Université Lyon 2 : des enseignants invoquent un “droit de retrait”, 10 jours après l'immolation d'un étudiant

L'action des enseignants pose la question de la recevabilité du motif de "droit de retrait", conditionné à un "danger grave et imminent". / © Maxime Jegat / Maxppp
L'action des enseignants pose la question de la recevabilité du motif de "droit de retrait", conditionné à un "danger grave et imminent". / © Maxime Jegat / Maxppp

8 enseignants de l'université Lyon 2 exercent un "droit de retrait" depuis mardi 26 novembre. Ils estiment que "la situation est dangereuse" depuis la tentative de suicide d’un étudiant le 8 novembre dernier. L'université devra juger de la recevabilité de cette action.

Par Mathieu Boudet

"Un risque grave et imminent". C'est le motif qui justifie l'exercice du droit de retrait, et qu'invoquent 8 enseignants de l'université Lyon 2, depuis mardi 26 novembre. Ils ont suspendus leurs cours car ils estiment que "la situation est dangereuse" depuis l’immolation d’un étudiant le 8 novembre dernier devant le CROUS de Lyon. Un geste lié à sa condition de précarité.

 

"Un risque grave et imminent"

Dix jours après le drame, et  après les étudiants qui ont organisé des rassemblements et actions revendicatives ces dernières semaines, des enseignants se mobilisent à leur tour pour dénoncer la précarité étudiante. Maîtres de conférences et vacataires en sociologie, en anthropologie et en sciences politiques, ils ont décidé d'exercer un droit de retrait pour une durée encore indéterminée. Dans une lettre ouverte publiée sur le blog Mediapart, ils affirment que "les conditions actuelles de travail dans [leur] université présentent, en effet, (...) un risque de danger grave et imminent." Contactée, Abir Krefa, maître de conférence qui fait partie des personnels ayant cessé leurs activités, explique leur sentiment d'impuissance : "on nous demande d'être à l'écoute des étudiants qui ont des difficultés matériels et psychologiques, mais on n'en a pas les moyens !"  Elle craint, notamment, qu'un autre drame de ce type n'intervienne.

 

Des revendications politiques

Les enseignants contestent par ailleurs la gestion par l'université des mobilisations étudiantes, qu'ils qualifient de "répressive".
"Nous exigeons la fin des politiques policières répressives et le déblocage urgent de moyens humains et matériels",
écrivent-ils.
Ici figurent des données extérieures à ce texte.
--- src/rtl/tlpq_pkg.sv ---
// Shared types and constants for the three-level priority queue.
`default_nettype none

package tlpq_pkg;

    // Number of priority levels (level 1 highest).
    localparam int LEVELS        = 3;
    localparam int DEPTH_DEFAULT = 16;

    // Field widths
    localparam int VALUE_W  = 8;
    localparam int LEVEL_W  = 2;
    localparam int STATUS_W = 2;

    // Packed bus widths, rounded up to whole bytes
    localparam int S_TDATA_W = 16;
    localparam int M_TDATA_W = 16;

    // Request kinds carried in s_tuser
    localparam logic CMD_ENQUEUE = 1'b0;
    localparam logic CMD_DEQUEUE = 1'b1;

    // Result status codes
    localparam logic [STATUS_W-1:0] STATUS_OK    = 2'd0;
    localparam logic [STATUS_W-1:0] STATUS_EMPTY = 2'd1;
    localparam logic [STATUS_W-1:0] STATUS_FULL  = 2'd2;

    // Controller to datapath commands
    typedef struct packed {
        logic exec;     // execute the request on the input bus
    } dp_cmd_t;

endpackage : tlpq_pkg

`default_nettype wire

--- src/rtl/tlpq_ctrl.sv ---
// Request sequencer: accepts one request, then holds its response until taken.
`default_nettype none

module tlpq_ctrl (
    input  wire logic                aclk,
    input  wire logic                aresetn,
    input  wire logic                s_tvalid,
    output logic                     s_tready,
    output logic                     m_tvalid,
    input  wire logic                m_tready,
    output tlpq_pkg::dp_cmd_t        cmd
);
    import tlpq_pkg::*;

    typedef enum logic [1:0] {
        ST_IDLE = 2'b01,
        ST_RESP = 2'b10
    } state_t;

    state_t state_reg, state_next;

    // Next state and handshake outputs
    always_comb begin
        state_next = state_reg;
        s_tready   = 1'b0;
        m_tvalid   = 1'b0;
        cmd.exec   = 1'b0;
        case (state_reg)
            ST_IDLE: begin
                s_tready = 1'b1;
                if (s_tvalid) begin
                    cmd.exec   = 1'b1;
                    state_next = ST_RESP;
                end
            end
            ST_RESP: begin
                m_tvalid = 1'b1;
                if (m_tready) begin
                    state_next = ST_IDLE;
                end
            end
            default: begin
                state_next = ST_IDLE;
            end
        endcase
    end

    always_ff @(posedge aclk) begin
        if (!aresetn) begin
            state_reg <= ST_IDLE;
        end else begin
            state_reg <= state_next;
        end
    end

endmodule : tlpq_ctrl

`default_nettype wire

--- src/rtl/tlpq_datapath.sv ---
// Level pointers, fill counts, shared byte store and response registers.
`default_nettype none

module tlpq_datapath #(
    parameter int DEPTH = tlpq_pkg::DEPTH_DEFAULT
) (
    input  wire logic                            aclk,
    input  wire logic                            aresetn,
    input  tlpq_pkg::dp_cmd_t                    cmd,
    input  wire logic                            req_command,
    input  wire logic [tlpq_pkg::VALUE_W-1:0]    req_value,
    input  wire logic [tlpq_pkg::LEVEL_W-1:0]    req_level,
    output logic [tlpq_pkg::VALUE_W-1:0]         rsp_value,
    output logic [tlpq_pkg::LEVEL_W-1:0]         rsp_level,
    output logic [tlpq_pkg::STATUS_W-1:0]        rsp_status
);
    import tlpq_pkg::*;

    localparam int IW    = (DEPTH > 1) ? $clog2(DEPTH) : 1;
    localparam int CW    = $clog2(DEPTH + 1);
    localparam int SLOTS = LEVELS * DEPTH;
    localparam int AW    = $clog2(SLOTS);

    logic [IW-1:0] head_reg  [LEVELS];
    logic [IW-1:0] head_next [LEVELS];
    logic [IW-1:0] tail_reg  [LEVELS];
    logic [IW-1:0] tail_next [LEVELS];
    logic [CW-1:0] count_reg [LEVELS];
    logic [CW-1:0] count_next[LEVELS];

    logic [LEVELS-1:0] full;
    logic [LEVELS-1:0] nonempty;

    logic [1:0]          op_q;
    logic                op_wr;
    logic                op_rd;
    logic [LEVEL_W-1:0]  op_level;
    logic [STATUS_W-1:0] op_status;
    logic [IW-1:0]       op_idx;
    logic [AW-1:0]       op_base;
    logic [AW-1:0]       op_addr;

    logic [VALUE_W-1:0]  mem [SLOTS];
    logic [VALUE_W-1:0]  rd_data_reg;
    logic                sel_reg;
    logic [LEVEL_W-1:0]  level_reg;
    logic [STATUS_W-1:0] status_reg;

    // Per-level occupancy flags
    always_comb begin
        for (int i = 0; i < LEVELS; i++) begin
            full[i]     = (count_reg[i] == CW'(DEPTH));
            nonempty[i] = (count_reg[i] != '0);
        end
    end

    // Decode the request: pick the level and the operation
    always_comb begin
        op_q      = 2'd0;
        op_wr     = 1'b0;
        op_rd     = 1'b0;
        op_level  = '0;
        op_status = STATUS_OK;
        if (req_command == CMD_ENQUEUE) begin
            if (req_level != '0) begin
                op_q = req_level - 2'd1;
                if (full[op_q]) begin
                    op_status = STATUS_FULL;
                end else begin
                    op_wr    = 1'b1;
                    op_level = req_level;
                end
            end
        end else begin
            // Strict priority: lowest level number wins
            if (nonempty[0]) begin
                op_q  = 2'd0;
                op_rd = 1'b1;
            end else if (nonempty[1]) begin
                op_q  = 2'd1;
                op_rd = 1'b1;
            end else if (nonempty[2]) begin
                op_q  = 2'd2;
                op_rd = 1'b1;
            end else begin
                op_status = STATUS_EMPTY;
            end
            if (op_rd) begin
                op_level = op_q + 2'd1;
            end
        end
    end

    // Store address: level slice base plus slot within the level
    always_comb begin
        case (op_q)
            2'd0:    op_base = '0;
            2'd1:    op_base = AW'(DEPTH);
            2'd2:    op_base = AW'(2 * DEPTH);
            default: op_base = '0;
        endcase
        op_idx  = op_rd ? head_reg[op_q] : tail_reg[op_q];
        op_addr = op_base + AW'(op_idx);
    end

    // Pointer and count updates
    always_comb begin
        for (int i = 0; i < LEVELS; i++) begin
            head_next[i]  = head_reg[i];
            tail_next[i]  = tail_reg[i];
            count_next[i] = count_reg[i];
            if (cmd.exec && (op_q == 2'(i))) begin
                if (op_wr) begin
                    tail_next[i]  = (tail_reg[i] == IW'(DEPTH - 1)) ? '0 : tail_reg[i] + 1'b1;
                    count_next[i] = count_reg[i] + 1'b1;
                end
                if (op_rd) begin
                    head_next[i]  = (head_reg[i] == IW'(DEPTH - 1)) ? '0 : head_reg[i] + 1'b1;
                    count_next[i] = count_reg[i] - 1'b1;
                end
            end
        end
    end

    always_ff @(posedge aclk) begin
        if (!aresetn) begin
            for (int i = 0; i < LEVELS; i++) begin
                head_reg[i]  <= '0;
                tail_reg[i]  <= '0;
                count_reg[i] <= '0;
            end
        end else begin
            for (int i = 0; i < LEVELS; i++) begin
                head_reg[i]  <= head_next[i];
                tail_reg[i]  <= tail_next[i];
                count_reg[i] <= count_next[i];
            end
        end
    end

    // Byte store, one port, registered read
    always_ff @(posedge aclk) begin
        if (cmd.exec && op_wr) begin
            mem[op_addr] <= req_value;
        end
        if (cmd.exec && op_rd) begin
            rd_data_reg <= mem[op_addr];
        end
    end

    // Response fields held until the next request
    always_ff @(posedge aclk) begin
        if (cmd.exec) begin
            sel_reg    <= op_rd;
            level_reg  <= op_level;
            status_reg <= op_status;
        end
    end

    assign rsp_value  = sel_reg ? rd_data_reg : '0;
    assign rsp_level  = level_reg;
    assign rsp_status = status_reg;

endmodule : tlpq_datapath

`default_nettype wire

--- src/rtl/three_level_priority_queue_core.sv ---
// Top level of the three-level strict-priority byte queue.
// Response: the state and response registers load on the edge that accepts a request,
// so m_tvalid and m_tdata are driven from registers and can be taken after that edge.
// Requests are not overlapped: s_tready is low while a response waits, so a new request
// is taken only after the previous response has been accepted (ST_IDLE, then ST_RESP).
// Reset: aresetn (synchronous, active low) empties all levels; the byte store is not cleared.
`default_nettype none

module three_level_priority_queue_core #(
    parameter int DEPTH = tlpq_pkg::DEPTH_DEFAULT
) (
    input  wire logic                              aclk,
    input  wire logic                              aresetn,
    input  wire logic                              s_tvalid,
    output logic                                   s_tready,
    input  wire logic [tlpq_pkg::S_TDATA_W-1:0]    s_tdata,   // [7:0] item_value,
                                                              // [9:8] priority_level
    input  wire logic                              s_tuser,   // [0] command
    output logic                                   m_tvalid,
    input  wire logic                              m_tready,
    output logic [tlpq_pkg::M_TDATA_W-1:0]         m_tdata    // [7:0] dequeued_value,
                                                              // [9:8] served_level,
                                                              // [11:10] result_status
);
    import tlpq_pkg::*;

    dp_cmd_t             cmd;
    logic [VALUE_W-1:0]  rsp_value;
    logic [LEVEL_W-1:0]  rsp_level;
    logic [STATUS_W-1:0] rsp_status;

    tlpq_ctrl u_ctrl (
        .aclk     (aclk),
        .aresetn  (aresetn),
        .s_tvalid (s_tvalid),
        .s_tready (s_tready),
        .m_tvalid (m_tvalid),
        .m_tready (m_tready),
        .cmd      (cmd)
    );

    tlpq_datapath #(
        .DEPTH (DEPTH)
    ) u_datapath (
        .aclk        (aclk),
        .aresetn     (aresetn),
        .cmd         (cmd),
        .req_command (s_tuser),
        .req_value   (s_tdata[7:0]),
        .req_level   (s_tdata[9:8]),
        .rsp_value   (rsp_value),
        .rsp_level   (rsp_level),
        .rsp_status  (rsp_status)
    );

    // Pack the response; upper bits are zero fill
    assign m_tdata = {4'd0, rsp_status, rsp_level, rsp_value};

endmodule : three_level_priority_queue_core

`default_nettype wire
Pour Madame Krefa, "la présence régulière des forces de police constitue un danger pour les étudiants, car elle accentue le mal-être".  Lors de rassemblements de protestations organisés devant l'université, et alors que des étudiants étaient entrés dans les locaux de la direction, ils avaient été évacués par les forces de l'ordre. 

Dans leur lettre, les auteurs font valoir leurs convictions politiques, qui semblent s'éloigner parfois du motif de danger grave et imminent caractérisant l'application du droit de retrait. Ils mettent par exemple en cause les politiques publiques et les dernières réformes engagées, bien au-delà de celles qui concernent le monde étudiant, comme la réforme de l'assurance chômage, la loi travail, ou la prochaine réforme des retraites... Ils dénoncent enfin les interventions policières, notamment contre les gilets jaunes, "provoquant des morts (...)." Il n'y a pourtant pas, à ce jour, de cas connu de manifestant décédé suite aux interventions policières liées aux mouvements des gilets jaunes.  

 

Droit de retrait ou droit de grève ?

L'université confirme que des enseignants ont soumis une demande de droit de retrait. "Celle-ci est en cours d'instruction, le CHSCT (Comité d'Hygiène, de Sécurité et des Conditions de Travail ndlr) se prononcera en début de semaine prochaine pour savoir si elle est recevable ou non", se limite à commenter la direction de Lyon 2. Pour être recevable, le motif d'exercice d'un droit de retrait doit justifier d'un "danger grave et imminent". A cette commission de déterminer de la légitimité de cette action, notamment eu égard aux revendicationx politiques formulées dans le texte publié.

Si cette demande devait être jugée non recevable par le CHST, les enseignants devraient alors reprendre leur activité, ou transformer leur action en exercice du droit de grève, le syndicat Sud Education ayant appelé à la grève.